Supplied information below:

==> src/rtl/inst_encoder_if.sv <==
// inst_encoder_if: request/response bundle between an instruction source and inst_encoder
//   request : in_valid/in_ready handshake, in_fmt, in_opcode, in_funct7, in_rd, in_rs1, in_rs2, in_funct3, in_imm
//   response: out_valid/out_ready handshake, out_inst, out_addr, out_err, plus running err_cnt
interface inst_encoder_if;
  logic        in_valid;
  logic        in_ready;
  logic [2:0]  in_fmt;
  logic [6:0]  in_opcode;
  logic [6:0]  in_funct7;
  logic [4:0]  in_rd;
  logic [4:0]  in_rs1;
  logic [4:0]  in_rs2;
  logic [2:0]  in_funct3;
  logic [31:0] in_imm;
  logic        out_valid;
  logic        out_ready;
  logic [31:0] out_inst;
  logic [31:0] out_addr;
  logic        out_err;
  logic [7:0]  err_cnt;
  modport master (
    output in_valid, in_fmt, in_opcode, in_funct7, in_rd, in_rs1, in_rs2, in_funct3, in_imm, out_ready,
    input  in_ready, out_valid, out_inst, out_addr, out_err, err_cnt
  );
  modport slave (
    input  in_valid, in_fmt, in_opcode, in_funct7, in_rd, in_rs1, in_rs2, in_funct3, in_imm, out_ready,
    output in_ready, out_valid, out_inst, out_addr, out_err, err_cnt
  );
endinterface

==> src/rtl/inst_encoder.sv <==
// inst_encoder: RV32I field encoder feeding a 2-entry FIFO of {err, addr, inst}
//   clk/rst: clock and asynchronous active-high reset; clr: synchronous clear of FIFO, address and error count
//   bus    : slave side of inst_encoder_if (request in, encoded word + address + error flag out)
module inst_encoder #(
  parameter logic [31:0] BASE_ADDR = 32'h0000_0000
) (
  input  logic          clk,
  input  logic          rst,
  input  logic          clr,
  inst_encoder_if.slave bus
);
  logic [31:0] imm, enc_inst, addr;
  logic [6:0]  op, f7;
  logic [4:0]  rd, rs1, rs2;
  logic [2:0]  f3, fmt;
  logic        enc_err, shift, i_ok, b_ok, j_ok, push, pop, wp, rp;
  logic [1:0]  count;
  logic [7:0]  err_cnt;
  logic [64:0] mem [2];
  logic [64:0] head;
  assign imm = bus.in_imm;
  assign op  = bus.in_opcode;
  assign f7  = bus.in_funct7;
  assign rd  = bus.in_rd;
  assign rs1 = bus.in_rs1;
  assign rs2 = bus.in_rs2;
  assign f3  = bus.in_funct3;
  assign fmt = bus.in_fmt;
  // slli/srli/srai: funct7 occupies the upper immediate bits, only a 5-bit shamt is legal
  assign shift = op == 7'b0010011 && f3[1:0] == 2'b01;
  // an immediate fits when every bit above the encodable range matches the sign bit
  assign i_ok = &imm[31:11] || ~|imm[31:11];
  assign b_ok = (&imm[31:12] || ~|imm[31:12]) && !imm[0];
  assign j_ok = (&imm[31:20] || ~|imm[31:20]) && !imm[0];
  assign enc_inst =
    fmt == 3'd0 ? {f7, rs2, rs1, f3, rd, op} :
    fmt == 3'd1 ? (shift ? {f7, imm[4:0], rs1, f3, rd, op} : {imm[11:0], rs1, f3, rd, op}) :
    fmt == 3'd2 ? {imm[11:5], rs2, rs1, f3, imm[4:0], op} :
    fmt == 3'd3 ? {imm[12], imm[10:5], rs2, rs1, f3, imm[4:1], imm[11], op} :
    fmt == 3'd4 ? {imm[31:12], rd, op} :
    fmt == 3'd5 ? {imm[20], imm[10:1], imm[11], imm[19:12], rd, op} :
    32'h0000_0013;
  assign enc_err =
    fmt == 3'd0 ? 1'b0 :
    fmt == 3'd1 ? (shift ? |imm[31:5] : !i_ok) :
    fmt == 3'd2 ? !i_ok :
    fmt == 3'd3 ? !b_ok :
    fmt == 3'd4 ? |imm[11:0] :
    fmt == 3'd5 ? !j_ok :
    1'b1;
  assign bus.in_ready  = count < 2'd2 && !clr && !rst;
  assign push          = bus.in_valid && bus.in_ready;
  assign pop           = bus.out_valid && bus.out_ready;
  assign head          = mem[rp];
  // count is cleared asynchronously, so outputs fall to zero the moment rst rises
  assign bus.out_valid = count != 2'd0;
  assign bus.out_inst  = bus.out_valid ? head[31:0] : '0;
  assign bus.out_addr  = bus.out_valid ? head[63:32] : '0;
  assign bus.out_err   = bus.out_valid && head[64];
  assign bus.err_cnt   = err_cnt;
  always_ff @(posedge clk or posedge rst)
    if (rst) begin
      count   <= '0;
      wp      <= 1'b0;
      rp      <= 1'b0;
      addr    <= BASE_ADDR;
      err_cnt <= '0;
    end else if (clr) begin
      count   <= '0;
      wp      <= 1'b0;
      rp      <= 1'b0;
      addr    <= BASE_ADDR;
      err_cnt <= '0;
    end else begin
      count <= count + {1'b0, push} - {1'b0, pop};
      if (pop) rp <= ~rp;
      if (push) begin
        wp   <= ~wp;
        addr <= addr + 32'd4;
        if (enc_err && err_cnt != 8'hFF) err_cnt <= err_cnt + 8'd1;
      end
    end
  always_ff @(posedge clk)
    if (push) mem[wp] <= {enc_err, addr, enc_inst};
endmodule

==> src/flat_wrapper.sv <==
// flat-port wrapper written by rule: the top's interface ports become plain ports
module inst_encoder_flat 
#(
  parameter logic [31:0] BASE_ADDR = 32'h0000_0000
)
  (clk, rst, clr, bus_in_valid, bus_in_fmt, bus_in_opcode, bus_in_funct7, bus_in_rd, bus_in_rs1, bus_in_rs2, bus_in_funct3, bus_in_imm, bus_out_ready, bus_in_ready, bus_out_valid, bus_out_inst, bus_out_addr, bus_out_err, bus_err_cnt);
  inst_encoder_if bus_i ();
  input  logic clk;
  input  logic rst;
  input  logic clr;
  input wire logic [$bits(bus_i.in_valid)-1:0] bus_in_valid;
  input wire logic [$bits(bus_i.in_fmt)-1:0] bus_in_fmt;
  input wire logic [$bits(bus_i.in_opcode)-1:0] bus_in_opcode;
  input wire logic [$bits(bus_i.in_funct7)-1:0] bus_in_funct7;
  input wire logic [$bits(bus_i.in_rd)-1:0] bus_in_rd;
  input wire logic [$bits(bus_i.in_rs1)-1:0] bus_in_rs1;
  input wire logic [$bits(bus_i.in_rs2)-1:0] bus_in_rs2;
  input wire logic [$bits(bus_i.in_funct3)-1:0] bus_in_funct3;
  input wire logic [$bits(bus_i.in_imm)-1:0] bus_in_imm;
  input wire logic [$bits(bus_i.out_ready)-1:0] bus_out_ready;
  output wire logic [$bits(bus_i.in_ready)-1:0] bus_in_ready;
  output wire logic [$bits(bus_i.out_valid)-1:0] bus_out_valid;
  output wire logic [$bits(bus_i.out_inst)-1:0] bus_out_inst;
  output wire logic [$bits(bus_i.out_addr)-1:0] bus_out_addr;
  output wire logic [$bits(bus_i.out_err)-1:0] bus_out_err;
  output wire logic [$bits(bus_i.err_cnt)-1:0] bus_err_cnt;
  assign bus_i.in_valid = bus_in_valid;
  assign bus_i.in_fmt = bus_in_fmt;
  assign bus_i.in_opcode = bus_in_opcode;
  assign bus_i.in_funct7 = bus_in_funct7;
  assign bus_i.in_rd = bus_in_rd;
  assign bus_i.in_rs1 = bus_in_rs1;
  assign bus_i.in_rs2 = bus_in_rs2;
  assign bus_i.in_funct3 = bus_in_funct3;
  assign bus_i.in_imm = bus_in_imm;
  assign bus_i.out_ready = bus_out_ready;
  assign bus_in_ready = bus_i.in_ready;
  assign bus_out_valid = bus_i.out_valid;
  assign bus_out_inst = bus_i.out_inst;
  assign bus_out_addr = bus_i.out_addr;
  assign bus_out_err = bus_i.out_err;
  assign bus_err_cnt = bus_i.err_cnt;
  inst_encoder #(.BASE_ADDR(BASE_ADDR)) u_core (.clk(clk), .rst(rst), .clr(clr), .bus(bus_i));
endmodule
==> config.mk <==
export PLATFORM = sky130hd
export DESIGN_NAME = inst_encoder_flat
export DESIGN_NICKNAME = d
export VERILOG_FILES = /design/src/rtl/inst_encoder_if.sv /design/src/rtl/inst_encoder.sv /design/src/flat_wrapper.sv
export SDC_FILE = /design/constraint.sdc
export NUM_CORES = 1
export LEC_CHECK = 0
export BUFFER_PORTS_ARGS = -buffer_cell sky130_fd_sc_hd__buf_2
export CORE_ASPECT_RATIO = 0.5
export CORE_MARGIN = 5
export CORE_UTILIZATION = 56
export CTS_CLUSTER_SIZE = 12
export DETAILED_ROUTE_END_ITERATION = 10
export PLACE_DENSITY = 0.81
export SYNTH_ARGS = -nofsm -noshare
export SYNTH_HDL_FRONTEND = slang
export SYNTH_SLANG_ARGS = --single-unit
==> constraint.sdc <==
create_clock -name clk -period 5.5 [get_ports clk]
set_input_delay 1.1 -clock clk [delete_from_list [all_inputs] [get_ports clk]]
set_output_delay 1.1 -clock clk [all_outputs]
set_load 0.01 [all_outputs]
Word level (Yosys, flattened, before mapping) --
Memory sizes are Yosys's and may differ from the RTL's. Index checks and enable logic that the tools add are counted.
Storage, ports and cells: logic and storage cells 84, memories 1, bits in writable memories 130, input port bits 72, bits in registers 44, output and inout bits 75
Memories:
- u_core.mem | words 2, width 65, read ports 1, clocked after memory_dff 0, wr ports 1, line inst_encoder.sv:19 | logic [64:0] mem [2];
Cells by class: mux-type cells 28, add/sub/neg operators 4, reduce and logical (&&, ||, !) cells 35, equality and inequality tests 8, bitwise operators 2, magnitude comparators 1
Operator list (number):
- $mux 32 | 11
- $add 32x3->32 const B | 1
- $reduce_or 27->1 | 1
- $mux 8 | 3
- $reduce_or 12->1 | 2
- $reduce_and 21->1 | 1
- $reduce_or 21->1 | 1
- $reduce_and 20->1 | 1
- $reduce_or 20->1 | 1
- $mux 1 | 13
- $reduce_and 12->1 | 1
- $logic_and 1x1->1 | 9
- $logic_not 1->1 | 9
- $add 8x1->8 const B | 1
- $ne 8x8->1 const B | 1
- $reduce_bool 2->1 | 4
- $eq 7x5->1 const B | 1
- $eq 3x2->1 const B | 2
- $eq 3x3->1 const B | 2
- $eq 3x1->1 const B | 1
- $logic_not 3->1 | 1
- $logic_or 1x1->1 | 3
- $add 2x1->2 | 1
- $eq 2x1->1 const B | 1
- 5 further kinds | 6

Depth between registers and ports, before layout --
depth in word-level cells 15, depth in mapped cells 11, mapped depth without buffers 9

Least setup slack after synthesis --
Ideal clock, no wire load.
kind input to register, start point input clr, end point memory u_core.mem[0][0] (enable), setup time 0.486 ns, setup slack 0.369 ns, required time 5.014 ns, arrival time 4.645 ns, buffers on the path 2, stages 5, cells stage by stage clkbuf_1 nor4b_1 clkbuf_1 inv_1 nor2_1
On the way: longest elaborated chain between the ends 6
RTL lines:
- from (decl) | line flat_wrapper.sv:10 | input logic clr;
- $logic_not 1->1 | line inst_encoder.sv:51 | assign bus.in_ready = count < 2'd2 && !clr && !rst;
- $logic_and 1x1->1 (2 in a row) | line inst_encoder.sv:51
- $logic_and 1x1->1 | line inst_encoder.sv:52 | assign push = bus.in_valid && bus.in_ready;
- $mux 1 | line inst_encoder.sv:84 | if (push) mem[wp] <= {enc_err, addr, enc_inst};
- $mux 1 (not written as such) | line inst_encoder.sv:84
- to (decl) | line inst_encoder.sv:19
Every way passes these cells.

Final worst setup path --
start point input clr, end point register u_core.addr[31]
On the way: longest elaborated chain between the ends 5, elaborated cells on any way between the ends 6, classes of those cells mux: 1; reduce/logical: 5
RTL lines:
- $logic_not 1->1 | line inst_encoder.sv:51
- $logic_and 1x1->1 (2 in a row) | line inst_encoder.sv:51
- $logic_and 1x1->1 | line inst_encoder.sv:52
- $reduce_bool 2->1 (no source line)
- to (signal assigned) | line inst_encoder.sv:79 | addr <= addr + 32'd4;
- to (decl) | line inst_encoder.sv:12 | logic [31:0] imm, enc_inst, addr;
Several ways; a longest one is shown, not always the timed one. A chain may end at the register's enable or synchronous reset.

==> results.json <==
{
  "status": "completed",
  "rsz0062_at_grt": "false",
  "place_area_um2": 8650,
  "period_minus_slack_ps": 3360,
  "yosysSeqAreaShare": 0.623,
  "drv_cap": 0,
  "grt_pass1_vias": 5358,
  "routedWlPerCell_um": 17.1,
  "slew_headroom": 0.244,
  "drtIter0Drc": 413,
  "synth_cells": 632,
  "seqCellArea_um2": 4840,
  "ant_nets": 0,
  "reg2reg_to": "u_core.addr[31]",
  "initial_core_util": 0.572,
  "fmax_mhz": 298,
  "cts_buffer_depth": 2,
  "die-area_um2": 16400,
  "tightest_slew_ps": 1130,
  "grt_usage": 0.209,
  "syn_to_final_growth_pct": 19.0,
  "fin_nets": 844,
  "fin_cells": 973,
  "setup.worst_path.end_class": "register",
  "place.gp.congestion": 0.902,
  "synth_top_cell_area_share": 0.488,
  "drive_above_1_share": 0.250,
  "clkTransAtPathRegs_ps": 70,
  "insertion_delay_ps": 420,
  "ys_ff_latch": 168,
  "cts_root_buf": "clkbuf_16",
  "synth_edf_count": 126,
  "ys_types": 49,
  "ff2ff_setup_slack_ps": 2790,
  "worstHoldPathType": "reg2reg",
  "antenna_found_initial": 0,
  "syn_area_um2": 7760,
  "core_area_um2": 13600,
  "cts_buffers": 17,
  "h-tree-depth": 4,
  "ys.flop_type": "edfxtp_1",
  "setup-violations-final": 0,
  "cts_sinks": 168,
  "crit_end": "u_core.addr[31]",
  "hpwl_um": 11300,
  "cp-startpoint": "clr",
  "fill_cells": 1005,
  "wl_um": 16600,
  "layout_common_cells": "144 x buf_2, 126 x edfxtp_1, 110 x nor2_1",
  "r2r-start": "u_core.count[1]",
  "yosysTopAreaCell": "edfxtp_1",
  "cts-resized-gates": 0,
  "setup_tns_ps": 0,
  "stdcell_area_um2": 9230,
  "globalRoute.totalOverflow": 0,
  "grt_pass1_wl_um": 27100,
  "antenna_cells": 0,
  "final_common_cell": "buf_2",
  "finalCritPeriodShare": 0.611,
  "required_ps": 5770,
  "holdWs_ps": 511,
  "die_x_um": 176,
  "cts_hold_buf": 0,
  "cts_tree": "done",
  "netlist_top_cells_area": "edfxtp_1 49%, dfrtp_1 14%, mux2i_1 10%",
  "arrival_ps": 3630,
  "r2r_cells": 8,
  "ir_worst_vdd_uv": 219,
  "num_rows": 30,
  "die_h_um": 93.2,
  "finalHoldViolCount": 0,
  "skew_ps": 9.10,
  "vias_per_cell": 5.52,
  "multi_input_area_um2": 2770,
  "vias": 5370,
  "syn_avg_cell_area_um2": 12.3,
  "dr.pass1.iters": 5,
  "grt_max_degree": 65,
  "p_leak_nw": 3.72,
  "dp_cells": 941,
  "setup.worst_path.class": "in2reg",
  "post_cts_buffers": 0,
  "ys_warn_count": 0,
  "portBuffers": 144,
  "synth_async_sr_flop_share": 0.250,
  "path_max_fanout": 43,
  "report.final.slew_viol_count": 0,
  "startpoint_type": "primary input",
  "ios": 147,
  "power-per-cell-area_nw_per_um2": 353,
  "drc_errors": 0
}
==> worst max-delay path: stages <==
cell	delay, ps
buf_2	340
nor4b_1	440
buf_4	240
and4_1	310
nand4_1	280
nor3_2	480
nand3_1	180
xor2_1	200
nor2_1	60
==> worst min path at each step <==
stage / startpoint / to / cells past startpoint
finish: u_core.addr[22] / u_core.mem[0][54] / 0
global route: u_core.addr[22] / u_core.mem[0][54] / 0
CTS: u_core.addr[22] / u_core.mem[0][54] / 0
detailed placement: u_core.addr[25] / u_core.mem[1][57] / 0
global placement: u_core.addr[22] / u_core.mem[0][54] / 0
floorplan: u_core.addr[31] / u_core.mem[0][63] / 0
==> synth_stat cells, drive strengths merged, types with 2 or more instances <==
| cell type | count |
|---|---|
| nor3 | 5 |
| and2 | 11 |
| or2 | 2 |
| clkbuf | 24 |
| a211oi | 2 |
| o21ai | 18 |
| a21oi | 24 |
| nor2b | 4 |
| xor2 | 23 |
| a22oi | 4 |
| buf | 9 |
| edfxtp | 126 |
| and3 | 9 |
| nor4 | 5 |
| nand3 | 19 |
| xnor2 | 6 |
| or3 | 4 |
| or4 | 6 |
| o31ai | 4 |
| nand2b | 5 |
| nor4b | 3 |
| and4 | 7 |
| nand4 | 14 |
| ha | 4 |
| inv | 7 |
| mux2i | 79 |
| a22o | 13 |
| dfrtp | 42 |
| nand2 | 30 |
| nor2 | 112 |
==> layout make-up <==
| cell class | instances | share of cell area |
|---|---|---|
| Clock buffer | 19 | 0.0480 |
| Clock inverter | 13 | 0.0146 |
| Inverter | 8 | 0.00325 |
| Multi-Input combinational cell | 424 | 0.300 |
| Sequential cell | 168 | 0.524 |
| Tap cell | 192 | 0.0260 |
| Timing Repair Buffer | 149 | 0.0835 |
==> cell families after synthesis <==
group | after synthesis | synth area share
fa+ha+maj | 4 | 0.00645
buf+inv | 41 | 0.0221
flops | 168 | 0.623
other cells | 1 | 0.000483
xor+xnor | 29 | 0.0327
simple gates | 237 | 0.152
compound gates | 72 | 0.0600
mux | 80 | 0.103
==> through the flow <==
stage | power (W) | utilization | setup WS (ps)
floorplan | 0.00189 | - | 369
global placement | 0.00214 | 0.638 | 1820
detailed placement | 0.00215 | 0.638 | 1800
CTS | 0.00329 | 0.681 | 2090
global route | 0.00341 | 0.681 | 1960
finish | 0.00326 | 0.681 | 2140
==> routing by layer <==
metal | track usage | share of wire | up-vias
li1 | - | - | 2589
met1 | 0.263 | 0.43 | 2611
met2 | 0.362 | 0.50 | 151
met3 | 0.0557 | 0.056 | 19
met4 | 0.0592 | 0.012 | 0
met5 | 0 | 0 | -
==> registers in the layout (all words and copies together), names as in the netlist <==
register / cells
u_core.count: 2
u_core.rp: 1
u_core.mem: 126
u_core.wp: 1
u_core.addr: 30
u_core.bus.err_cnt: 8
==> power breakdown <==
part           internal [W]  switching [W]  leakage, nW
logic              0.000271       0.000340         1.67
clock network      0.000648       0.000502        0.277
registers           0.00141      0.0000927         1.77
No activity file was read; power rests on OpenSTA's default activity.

End of Supplied information.

**What you have to do:**
Looking at the data above, write out exactly the lines that start at the one containing "kind input to" and end at the one containing "- $logic_and 1x1->1 | line inst_encoder.sv:52 |"; include both and nothing beyond.

**The completed task:**
kind input to register, start point input clr, end point memory u_core.mem[0][0] (enable), setup time 0.486 ns, setup slack 0.369 ns, required time 5.014 ns, arrival time 4.645 ns, buffers on the path 2, stages 5, cells stage by stage clkbuf_1 nor4b_1 clkbuf_1 inv_1 nor2_1
On the way: longest elaborated chain between the ends 6
RTL lines:
- from (decl) | line flat_wrapper.sv:10 | input logic clr;
- $logic_not 1->1 | line inst_encoder.sv:51 | assign bus.in_ready = count < 2'd2 && !clr && !rst;
- $logic_and 1x1->1 (2 in a row) | line inst_encoder.sv:51
- $logic_and 1x1->1 | line inst_encoder.sv:52 | assign push = bus.in_valid && bus.in_ready;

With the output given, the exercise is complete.